すると、一人の老婆が架橋を渡って主艦に乗り移り、大声を張り上げた。

「ザンダ、バリアはどうする!
二人を捨て石にする気か!!」

振り返ったザンダはあまりの勢いに飛び上がった。
両肩を掴まれて、あやうく後ろに倒れそうになる。

老婆ヴェサだ。

「二人への攻撃はあたしが防ぐ。
援護もしようじゃないか。」
「ばあちゃん、無茶しちゃだめだよ。」
「何が無茶なものか!
槍でも鉄砲でも持ってくるがいい・・・!!」

シェブロンが仲介に立った。

「ヴェサさん、心強い限りです。
彼女たちの援護をお願いしますが、フィヲに会うまで、どうかお体だけはご自愛ください。
万一、接近戦になった場合、“LIFE”の魔法陣が有効です。
魔力の消耗がありません。」

出陣を許されると、急に涙もろい近頃のヴェサに戻った。

バミーナとナーズンが声を励まして誓う。

「上陸後はわたしたちがヴェサさんを必ずお守りします。」

それぞれが船に乗り込むと、ザンダは主艦の脇に降ろされた小舟の所へ行った。
動力は積んでいるものの、奇襲するには速度が足りない。

ザンダが魔法で飛ばすのである。

「右翼の艦隊がすぐに上陸する。
それまで住民を避難させながら東の森へ抜けてくれ。
そこにLIFE騎士団のみんながいる。

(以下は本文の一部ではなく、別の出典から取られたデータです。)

### src/logic/tcd_pkg.sv
// Constants shared by the two-channel transfer engine and its channels.
// Assumes nothing beyond a SystemVerilog compiler.
package tcd_pkg;

  localparam int unsigned NCH = 2;

  // Register selectors for the channel write/read port
  localparam logic [2:0] REG_SRC_LO = 3'h0;
  localparam logic [2:0] REG_SRC_HI = 3'h1;
  localparam logic [2:0] REG_DST_LO = 3'h2;
  localparam logic [2:0] REG_DST_HI = 3'h3;
  localparam logic [2:0] REG_COUNT = 3'h4;
  localparam logic [2:0] REG_CTL = 3'h5;

  // Control register fields
  localparam int unsigned CTL_ARM = 0;
  localparam int unsigned CTL_WORD = 1;
  localparam int unsigned CTL_TC_STOP = 2;
  localparam int unsigned CTL_IRQ_EN = 3;
  localparam int unsigned CTL_PRIO = 4;
  localparam int unsigned CTL_SYNC_LSB = 5;
  localparam int unsigned CTL_RSRC_LSB = 7;
  localparam int unsigned CTL_SSTEP_LSB = 9;
  localparam int unsigned CTL_SRC_IO = 11;
  localparam int unsigned CTL_DSTEP_LSB = 12;
  localparam int unsigned CTL_DST_IO = 14;

  localparam logic [1:0] STEP_HOLD = 2'h0;
  localparam logic [1:0] STEP_INC = 2'h1;
  localparam logic [1:0] STEP_DEC = 2'h2;

  localparam logic [1:0] SYNC_NONE = 2'h0;
  localparam logic [1:0] SYNC_SRC = 2'h1;
  localparam logic [1:0] SYNC_DST = 2'h2;

  localparam logic [1:0] RSRC_PIN = 2'h0;
  localparam logic [1:0] RSRC_TMR = 2'h1;
  localparam logic [1:0] RSRC_SW = 2'h2;

  // Reset values
  localparam logic [19:0] PTR_RST = 20'h00000;
  localparam logic [15:0] CNT_RST = 16'h0000;
  localparam logic [15:0] CTL_RST = 16'h0000;

  // Each bus cycle lasts at least four clocks, two per transfer
  localparam logic [1:0] BUS_CNT_LAST = 2'h3;
  localparam logic [15:0] CNT_LAST_XFER = 16'h0001;

  typedef enum logic [1:0] {
    ST_IDLE = 2'h0,
    ST_FETCH = 2'h1,
    ST_DEPOSIT = 2'h3
  } tcd_state_e;

endpackage

### src/logic/tcd_chan_if.sv
// Bundle between the transfer engine and one channel register set.
// Assumes one engine end and one channel end per instance.
`timescale 1ns/10ps
`default_nettype none
interface tcd_chan_if;
  logic wr;
  logic [2:0] sel;
  logic [15:0] wdata;
  logic done;
  logic [19:0] src_ptr;
  logic [19:0] dst_ptr;
  logic [15:0] count;
  logic [15:0] ctl;
  logic irq;

  modport eng (
    output wr, sel, wdata, done,
    input src_ptr, dst_ptr, count, ctl, irq
  );
  modport chan (
    input wr, sel, wdata, done,
    output src_ptr, dst_ptr, count, ctl, irq
  );
endinterface
`default_nettype wire

### src/logic/tcd_chan.sv
// One channel: pointers, transfer count and control register.
// Assumes the engine pulses done once per finished transfer.
`timescale 1ns/10ps
`default_nettype none
module tcd_chan
  import tcd_pkg::*;
#(
  parameter bit BUS_16 = 1'b1
) (
  input wire logic i_core_clk,
  input wire logic i_rst_n,
  input wire logic i_clk_en,
  tcd_chan_if.chan ch
);

  logic [19:0] src_q;
  logic [19:0] dst_q;
  logic [15:0] cnt_q;
  logic [15:0] ctl_q;
  logic irq_q;
  logic word;
  logic tc_evt;
  logic [19:0] src_nx;
  logic [19:0] dst_nx;
  logic [15:0] cnt_nx;

  function automatic logic [19:0] step_ptr(input logic [19:0] p,
                                           input logic [1:0] st,
                                           input logic w);
    logic [19:0] d;
    d = w ? 20'h00002 : 20'h00001;
    unique case (st)
      STEP_INC: step_ptr = p + d;
      STEP_DEC: step_ptr = p - d;
      default: step_ptr = p;
    endcase
  endfunction

  function automatic logic hit(input logic [2:0] s);
    hit = ch.wr && (ch.sel == s);
  endfunction

  // ----------------------------------------------------------------
  // Pointer and count update; a write in the same cycle wins
  // ----------------------------------------------------------------
  assign word = ctl_q[CTL_WORD] & BUS_16;
  assign src_nx = ch.done ? step_ptr(src_q,
    ctl_q[CTL_SSTEP_LSB +: 2], word) : src_q;
  assign dst_nx = ch.done ? step_ptr(dst_q,
    ctl_q[CTL_DSTEP_LSB +: 2], word) : dst_q;
  assign cnt_nx = ch.done ? cnt_q - 16'h0001 : cnt_q;
  assign tc_evt = ch.done && (cnt_q == CNT_LAST_XFER);

  always_ff @(posedge i_core_clk or negedge i_rst_n) begin
    if (!i_rst_n) begin
      src_q <= PTR_RST;
    end else if (i_clk_en) begin
      if (hit(REG_SRC_LO)) begin
        src_q <= {src_nx[19:16], ch.wdata};
      end else if (hit(REG_SRC_HI)) begin
        src_q <= {ch.wdata[3:0], src_nx[15:0]};
      end else begin
        src_q <= src_nx;
      end
    end
  end

  always_ff @(posedge i_core_clk or negedge i_rst_n) begin
    if (!i_rst_n) begin
      dst_q <= PTR_RST;
    end else if (i_clk_en) begin
      if (hit(REG_DST_LO)) begin
        dst_q <= {dst_nx[19:16], ch.wdata};
      end else if (hit(REG_DST_HI)) begin
        dst_q <= {ch.wdata[3:0], dst_nx[15:0]};
      end else begin
        dst_q <= dst_nx;
      end
    end
  end

  always_ff @(posedge i_core_clk or negedge i_rst_n) begin
    if (!i_rst_n) begin
      cnt_q <= CNT_RST;
    end else if (i_clk_en) begin
      cnt_q <= hit(REG_COUNT) ? ch.wdata : cnt_nx;
    end
  end

  // Software re-arming in the terminal cycle beats the self clear
  always_ff @(posedge i_core_clk or negedge i_rst_n) begin
    if (!i_rst_n) begin
      ctl_q <= CTL_RST;
    end else if (i_clk_en) begin
      if (hit(REG_CTL)) begin
        ctl_q <= ch.wdata;
      end else if (tc_evt && ctl_q[CTL_TC_STOP]) begin
        ctl_q[CTL_ARM] <= 1'b0;
      end
    end
  end

  always_ff @(posedge i_core_clk or negedge i_rst_n) begin
    if (!i_rst_n) begin
      irq_q <= 1'b0;
    end else if (i_clk_en) begin
      irq_q <= tc_evt && ctl_q[CTL_IRQ_EN];
    end
  end

  assign ch.src_ptr = src_q;
  assign ch.dst_ptr = dst_q;
  assign ch.count = cnt_q;
  assign ch.ctl = ctl_q;
  assign ch.irq = irq_q;

endmodule
`default_nettype wire

### src/logic/tcd_engine.sv
// Two-channel transfer engine: request selection, arbitration and
// the fetch/deposit bus sequencer.
// Assumes a bus unit that honours o_bus_cyc and answers i_bus_rdy.
//
// Notes on behaviour
// - Two independent channels, each with its own register set.
// - Source and destination each in memory or I/O space, any mix.
// - Byte or word moves on a 16-bit bus; bytes only on 8-bit bus.
// - A transfer is one fetch plus one deposit, eight clocks at least.
// - One selected request source: pin, timer 2 or software.
// - 20-bit source and destination, 16-bit count and control each.
// - Count sets transfers, up to 64K, and marks the end when it runs out.
// - Registers stay writable mid-transfer and act at once.
// - Control picks unsynchronized, source or destination sync.
// - Optional interrupt request after the last counted transfer.
// - Optional stop when the count is used up; else keep going.
// - Source pointer steps up, down or holds; memory or I/O.
// - Destination pointer steps up, down or holds; memory or I/O.
// - Higher priority wins; equal priority alternates transfers.
// - Engine beats CPU, but not inside locked accesses.
// - External bus hold wins; engine waits for its release.
// - Maskable interrupts do not suspend a transfer sequence.
// - NMI holds off every new bus cycle on both channels; a started cycle runs to its end.
`timescale 1ns/10ps
`default_nettype none
module tcd_engine
  import tcd_pkg::*;
#(
  parameter bit BUS_16 = 1'b1
) (
  input wire logic i_core_clk,
  input wire logic i_rst_n,
  input wire logic i_clk_en,
  input wire logic i_reg_wr,
  input wire logic i_reg_rd,
  input wire logic i_reg_ch,
  input wire logic [2:0] i_reg_sel,
  input wire logic [15:0] i_reg_wdata,
  output logic [15:0] o_reg_rdata,
  input wire logic [1:0] i_channel_request_pins,
  input wire logic i_timer2_req,
  input wire logic i_hold_req,
  input wire logic i_cpu_lock,
  input wire logic i_nmi,
  output logic o_bus_req,
  output logic o_bus_cyc,
  output logic [19:0] o_bus_addr,
  output logic o_bus_io,
  output logic o_bus_wr,
  output logic [1:0] o_bus_be,
  output logic [15:0] o_bus_wdata,
  input wire logic i_bus_rdy,
  input wire logic [15:0] i_bus_rdata,
  output logic [1:0] o_irq,
  output logic o_busy,
  output logic o_active_ch,
  output logic [1:0] o_chan_armed
);

  // ----------------------------------------------------------------
  // Declarations
  // ----------------------------------------------------------------
  tcd_state_e state_q;
  logic ch_q;
  logic last_q;
  logic cyc_q;
  logic [1:0] clk_cnt_q;
  logic [15:0] data_q;
  logic [19:0] addr_q;
  logic io_q;
  logic wr_q;
  logic [1:0] be_q;
  logic [15:0] wdata_q;
  logic [15:0] rdata_q;
  logic [1:0] tmr_pend_q;

  logic [1:0] armed;
  logic [1:0] prio;
  logic [1:0] word;
  logic [1:0] req_lvl;
  logic [1:0] fetch_ok;
  logic [1:0] dep_ok;
  logic [1:0] done;
  logic bus_free;
  logic cyc_end;
  logic start_fetch;
  logic start_dep;
  logic pick;

  logic [19:0] src_ptr [NCH];
  logic [19:0] dst_ptr [NCH];
  logic [15:0] ctl [NCH];
  logic [15:0] count [NCH];

  tcd_chan_if chif [NCH] ();

  // ----------------------------------------------------------------
  // Helpers
  // ----------------------------------------------------------------
  // Byte moves use the lane picked by address bit 0
  function automatic logic [1:0] lanes(input logic w, input logic a0);
    if (w) begin
      lanes = 2'h3;
    end else begin
      lanes = a0 ? 2'h2 : 2'h1;
    end
  endfunction

  function automatic logic [15:0] rd_mux(input logic [2:0] s,
                                         input logic [19:0] sp,
                                         input logic [19:0] dp,
                                         input logic [15:0] cn,
                                         input logic [15:0] ct);
    unique case (s)
      REG_SRC_LO: rd_mux = sp[15:0];
      REG_SRC_HI: rd_mux = {12'h000, sp[19:16]};
      REG_DST_LO: rd_mux = dp[15:0];
      REG_DST_HI: rd_mux = {12'h000, dp[19:16]};
      REG_COUNT: rd_mux = cn;
      REG_CTL: rd_mux = ct;
      default: rd_mux = 16'h0000;
    endcase
  endfunction

  // ----------------------------------------------------------------
  // Channels
  // ----------------------------------------------------------------
  for (genvar g = 0; g < NCH; g++) begin : g_ch
    tcd_chan #(
      .BUS_16(BUS_16)
    ) u_chan (
      .i_core_clk(i_core_clk),
      .i_rst_n(i_rst_n),
      .i_clk_en(i_clk_en),
      .ch(chif[g])
    );

    assign chif[g].wr = i_reg_wr && (i_reg_ch == 1'(g));
    assign chif[g].sel = i_reg_sel;
    assign chif[g].wdata = i_reg_wdata;
    assign chif[g].done = done[g];

    assign src_ptr[g] = chif[g].src_ptr;
    assign dst_ptr[g] = chif[g].dst_ptr;
    assign ctl[g] = chif[g].ctl;
    assign count[g] = chif[g].count;
    assign o_irq[g] = chif[g].irq;

    assign armed[g] = ctl[g][CTL_ARM];
    assign prio[g] = ctl[g][CTL_PRIO];
    assign word[g] = ctl[g][CTL_WORD] & BUS_16;

    // At most one source feeds the channel request; the unused code feeds none
    always_comb begin
      unique case (ctl[g][CTL_RSRC_LSB +: 2])
        RSRC_PIN: req_lvl[g] = i_channel_request_pins[g];
        RSRC_TMR: req_lvl[g] = tmr_pend_q[g];
        RSRC_SW: req_lvl[g] = 1'b1;
        default: req_lvl[g] = 1'b0;
      endcase
    end

    // Source sync gates the fetch, destination sync gates the deposit
    assign fetch_ok[g] = armed[g] &&
      (ctl[g][CTL_SYNC_LSB +: 2] != SYNC_SRC || req_lvl[g]);
    assign dep_ok[g] =
      ctl[g][CTL_SYNC_LSB +: 2] != SYNC_DST || req_lvl[g];

    assign done[g] = cyc_end && (state_q == ST_DEPOSIT) &&
      (ch_q == 1'(g));

    // Timer pulses are held until that channel completes a transfer
    always_ff @(posedge i_core_clk or negedge i_rst_n) begin
      if (!i_rst_n) begin
        tmr_pend_q[g] <= 1'b0;
      end else if (i_clk_en) begin
        if (i_timer2_req) begin
          tmr_pend_q[g] <= 1'b1;
        end else if (done[g]) begin
          tmr_pend_q[g] <= 1'b0;
        end
      end
    end
  end

  // ----------------------------------------------------------------
  // Arbitration
  // ----------------------------------------------------------------
  // Maskable interrupts have no input here, so they cannot stall us
  assign bus_free = !i_hold_req && !i_cpu_lock &&
    !i_nmi;

  always_comb begin
    if (fetch_ok == 2'h3) begin
      if (prio[0] != prio[1]) begin
        pick = prio[1];
      end else begin
        pick = ~last_q;
      end
    end else begin
      pick = fetch_ok[1];
    end
  end

  assign start_fetch = (state_q == ST_FETCH) && !cyc_q && bus_free;
  assign start_dep = (state_q == ST_DEPOSIT) && !cyc_q && bus_free &&
    dep_ok[ch_q];
  assign cyc_end = cyc_q && (clk_cnt_q == BUS_CNT_LAST) && i_bus_rdy;

  // ----------------------------------------------------------------
  // Transfer sequencer
  // ----------------------------------------------------------------
  always_ff @(posedge i_core_clk or negedge i_rst_n) begin
    if (!i_rst_n) begin
      state_q <= ST_IDLE;
      ch_q <= 1'b0;
      last_q <= 1'b1;
    end else if (i_clk_en) begin
      unique case (state_q)
        ST_IDLE: begin
          if (fetch_ok != 2'h0 && bus_free) begin
            state_q <= ST_FETCH;
            ch_q <= pick;
            last_q <= pick;
          end
        end
        ST_FETCH: begin
          if (!cyc_q && !armed[ch_q]) begin
            state_q <= ST_IDLE;
          end else if (cyc_end) begin
            state_q <= ST_DEPOSIT;
          end
        end
        ST_DEPOSIT: begin
          if (!cyc_q && !armed[ch_q]) begin
            state_q <= ST_IDLE;
          end else if (cyc_end) begin
            state_q <= ST_IDLE;
          end
        end
        default: state_q <= ST_IDLE;
      endcase
    end
  end

  // A started cycle always runs to its end so the bus is never torn
  always_ff @(posedge i_core_clk or negedge i_rst_n) begin
    if (!i_rst_n) begin
      cyc_q <= 1'b0;
    end else if (i_clk_en) begin
      if (start_fetch || start_dep) begin
        cyc_q <= 1'b1;
      end else if (cyc_end) begin
        cyc_q <= 1'b0;
      end
    end
  end

  always_ff @(posedge i_core_clk or negedge i_rst_n) begin
    if (!i_rst_n) begin
      clk_cnt_q <= 2'h0;
    end else if (i_clk_en) begin
      if (start_fetch || start_dep) begin
        clk_cnt_q <= 2'h0;
      end else if (cyc_q && clk_cnt_q != BUS_CNT_LAST) begin
        clk_cnt_q <= clk_cnt_q + 2'h1;
      end
    end
  end

  // Address and qualifiers are frozen for the whole bus cycle
  always_ff @(posedge i_core_clk or negedge i_rst_n) begin
    if (!i_rst_n) begin
      addr_q <= PTR_RST;
      io_q <= 1'b0;
      wr_q <= 1'b0;
      be_q <= 2'h0;
    end else if (i_clk_en) begin
      if (start_fetch) begin
        addr_q <= src_ptr[ch_q];
        io_q <= ctl[ch_q][CTL_SRC_IO];
        wr_q <= 1'b0;
        be_q <= lanes(word[ch_q], src_ptr[ch_q][0]);
      end else if (start_dep) begin
        addr_q <= dst_ptr[ch_q];
        io_q <= ctl[ch_q][CTL_DST_IO];
        wr_q <= 1'b1;
        be_q <= lanes(word[ch_q], dst_ptr[ch_q][0]);
      end
    end
  end

  // Fetched byte is normalised to the low lane, then mirrored out
  always_ff @(posedge i_core_clk or negedge i_rst_n) begin
    if (!i_rst_n) begin
      data_q <= 16'h0000;
    end else if (i_clk_en) begin
      if (cyc_end && state_q == ST_FETCH) begin
        if (be_q == 2'h2) begin
          data_q <= {8'h00, i_bus_rdata[15:8]};
        end else begin
          data_q <= i_bus_rdata;
        end
      end
    end
  end

  always_ff @(posedge i_core_clk or negedge i_rst_n) begin
    if (!i_rst_n) begin
      wdata_q <= 16'h0000;
    end else if (i_clk_en) begin
      if (start_dep) begin
        if (word[ch_q]) begin
          wdata_q <= data_q;
        end else begin
          wdata_q <= {data_q[7:0], data_q[7:0]};
        end
      end
    end
  end

  // ----------------------------------------------------------------
  // Register read-back
  // ----------------------------------------------------------------
  always_ff @(posedge i_core_clk or negedge i_rst_n) begin
    if (!i_rst_n) begin
      rdata_q <= 16'h0000;
    end else if (i_clk_en) begin
      if (i_reg_rd) begin
        rdata_q <= rd_mux(i_reg_sel, src_ptr[i_reg_ch],
          dst_ptr[i_reg_ch], count[i_reg_ch], ctl[i_reg_ch]);
      end
    end
  end

  // ----------------------------------------------------------------
  // Outputs
  // ----------------------------------------------------------------
  assign o_reg_rdata = rdata_q;
  assign o_bus_req = (state_q != ST_IDLE) || (fetch_ok != 2'h0);
  assign o_bus_cyc = cyc_q;
  assign o_bus_addr = addr_q;
  assign o_bus_io = io_q;
  assign o_bus_wr = wr_q;
  assign o_bus_be = be_q;
  assign o_bus_wdata = wdata_q;
  assign o_busy = state_q != ST_IDLE;
  assign o_active_ch = ch_q;
  assign o_chan_armed = armed;

endmodule
`default_nettype wire

### config.mk
export PLATFORM = sky130hd
export DESIGN_NAME = tcd_engine
export DESIGN_NICKNAME = d
export VERILOG_FILES = /design/src/logic/tcd_pkg.sv /design/src/logic/tcd_chan_if.sv /design/src/logic/tcd_chan.sv /design/src/logic/tcd_engine.sv
export SDC_FILE = /design/constraint.sdc
export NUM_CORES = 1
export LEC_CHECK = 0
export ABC_CLOCK_PERIOD_IN_PS = 9700
export BUFFER_PORTS_ARGS = -buffer_cell sky130_fd_sc_hd__buf_2
export CORE_ASPECT_RATIO = 1.25
export CORE_MARGIN = 2
export CORE_UTILIZATION = 45
export DETAILED_ROUTE_END_ITERATION = 6
export PLACE_DENSITY_LB_ADDON = 0.3
export SLEW_MARGIN = 20
export SYNTH_ARGS = -nofsm -noshare
export SYNTH_HDL_FRONTEND = slang
export SYNTH_SLANG_ARGS = --single-unit
export TNS_END_PERCENT = 1
### constraint.sdc
create_clock -name i_core_clk -period 9.7 [get_ports i_core_clk]
set_clock_uncertainty 0.05 [all_clocks]
set_input_delay 2.91 -clock i_core_clk [delete_from_list [all_inputs] [get_ports i_core_clk]]
set_output_delay 2.91 -clock i_core_clk [all_outputs]
set_load 0.01 [all_outputs]
==> reports/metrics.yaml, run 1 <==
layout:
  fin_util: 0.4939
  syn_to_final_growth_pct: 8.653
  fillers: 3630
  finalNonFillerCells: 2619
  final_nets: 2182
  final_layout_size_suffix_gt1_frac: 0.1167
  final_area_mm2: 0.01884
place:
  dp_cells: 2568
  dp_hpwl_um: 42180
  portBuffers: 111
  dp_slack_ns: 2.869
  place.gp.congestion: 0.9747
  dpl_cell_area_mm2: 0.01793
power:
  leakage_nw: 7.868
  p_per_area_mw_per_mm2: 196.6
  ir_worst_vdd_v: 0.0001202
  total_power_mw: 3.702
route:
  wire_per_inst_um: 23.42
  drc: 0
  drtIter0Drc: 2108
  wl_um: 61330
  avgViaCountPerCell: 6.636
  drt_pass1_iterations: 6
  vias: 17380
  ant_nets: 0
grt:
  grt_usage: 0.2985
  antenna_found_initial: 1
  grt_pass1_vias: 16160
  overflow: 0
  grt_pass1_wl_um: 94530
  grt_start_max_net_pins: 114
setup_path:
  end_kind: "output pin"
  critPathTopFamily: "simple AND/OR/NAND/NOR gates"
  cp.arrival_ns: 3.94
  regToRegEndpoint: "g_ch[1].u_chan.ch.dst_ptr[14]"
  startpoint_type: "input pin"
  reg2reg_from: "g_ch[1].u_chan.ch.ctl[12]"
  r2r_cells: 13
  max_stage_delay_ns: 0.22
  reg2reg_slack_ns: 5.87
  crit_path_cell_trace: "buf_2 > nor3_1 > a21oi_1 > o21ai_1 > nand2_1 > or2_1 > buf_2"
  crit_fanout: 2
  path_class: "in -> out"
  worst_ep_required_time_ns: 6.74
  critPathBufInv: 2
  worst_path_most_repeated_cell: "buf_2"
  cp_slowest_cell: "o21ai_1"
clock_tree:
  cts_buffers: 27
  clk_latency_ns: 0.59
  holdBufCountCts: 0
  h-tree-depth: 1
  cts_resized: 0
  cts.sinks: 227
  path_clk_slew_ns: 0.06
  cts_setup_buffers: 0
  root_buffer: "clkbuf_16"
  cts_tree: "built"
  cts_buffer_depth: 3
synth:
  synth_area_leaders: "dfrtp_1, o21ai_1, a21oi_1, nor2_1, clkbuf_1"
  synth_ff_type: "dfrtp_1"
  synth-compound-area-share: 0.2639
  synth_mux_area_frac: 0.09974
  synthCells: 2152
  syn_nets: 2229
  yosysTopAreaCell: "dfrtp_1"
  synthAdderAreaFrac: 0.02266
  synth_edf_count: 0
  synth_xor_area_frac: 0.03435
  synthArstFlopShare: 1.000
  synth-seq-area-share: 0.3277
  syn_area_per_cell_um2: 8.056
  synthSimpleGateAreaFrac: 0.1890
  yosysUniqueCellTypes: 85
  synth_top_area_share: 0.3262
  ys_warn_count: 0
  synth_seq_cells: 227
  netlist_area_mm2: 0.01734
  synth_top_family_by_area: "compound AO/OA/AOI/OAI gates"
floorplan:
  dieArea_mm2: 0.04012
  io_pins: 112
  core_area_mm2: 0.03814
  chipWidth_um: 179.6
  initial_core_util: 0.4546
  row_count: 80
  die_y_um: 223.5
sta:
  drv_slew: 0
  worstMarginPinSlew_ns: 1.072
  fmax_ghz: 0.1450
  holdWs_ns: 0.4278
  timing.final.ws_setup_ns: 2.805
  relSlewSlack: 0.2838
  finalHoldViolCount: 0
  fin_crit_sh: 0.7108
  setup_viol: 0
  period_needed_ns: 6.895
  tns_ns: 0
  rsz0062_at_grt: "no"
min_path:
  min_from: "o_bus_wdata[15]"
  whs_path_depth: 2
  hp-class: "reg -> reg"
  holdPathEnd: "o_bus_wdata[15]"
job:
  drv_cap: 0
status:
  outcome: "completed"
[tightest hold or removal path: stages, from the launching register on]
cell	delay [ns]
dfrtp_1	0.33
nand2_1	0.05
o21ai_1	0.06
[cells by family after synthesis]
| group | after synthesis |
|---|---|
| buffers and inverters | 279 |
| AND/OR/NAND/NOR | 682 |
| adder cells (fa/ha/maj) | 29 |
| flip-flops | 227 |
| multiplexers | 133 |
| AO/OA/AOI/OAI | 734 |
| XOR/XNOR | 68 |
[state kept, by name, summed over array words and instances, names as in the netlist, 16 cells and up]
signal	count
o_bus_addr	20
g_ch.u_chan.ch.ctl	32
data_q	16
g_ch.u_chan.ch.src_ptr	40
g_ch.u_chan.ch.count	32
g_ch.u_chan.ch.dst_ptr	40
o_bus_wdata	16
o_reg_rdata	16
[layout by cell type (no fill, tap or decap), types with 29 or more instances in the layout]
| cell | instances |
|---|---|
| nor2_1 | 202 |
| buf_2 | 110 |
| o21ai_0 | 75 |
| inv_1 | 56 |
| xnor2_1 | 49 |
| mux2_1 | 47 |
| nor3_1 | 77 |
| a21oi_1 | 165 |
| a22oi_1 | 58 |
| mux2i_1 | 58 |
| o21ai_1 | 169 |
| nand3_1 | 37 |
| nand2_1 | 170 |
| o22ai_1 | 47 |
| nor4_1 | 34 |
| dfrtp_1 | 226 |
| nor2b_1 | 29 |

」

女性兵士二人が頷き合った。

「ザンダ、油断するんじゃないよ。
くれぐれも先生にお怪我のないように。
・・・あとのことは任せたからね。」

勢いよくボートが水上を滑走していった。

早くも港から銃撃が起こる。

ヴェサのバリアで守られ、一気に陸まで飛び移ったナーズンは敵地へ駆け込む。
バミーナがヴェサを抱き上げて上陸した。

彼女たちの戦いをよく知るムゾール=ディフが双眼鏡を見ながら合図した。
開戦を知らせる花火が3発打ち上がる。

ズドーン。

ハムヒルドの艦から強力な砲弾が港へ打ち込まれると、陸地の一部が崩れ落ちて海に流れた。
港は混乱状態となり、ナーズンとバミーナの声に、人々は北を指して走り、王国兵らが立ち塞がってきた。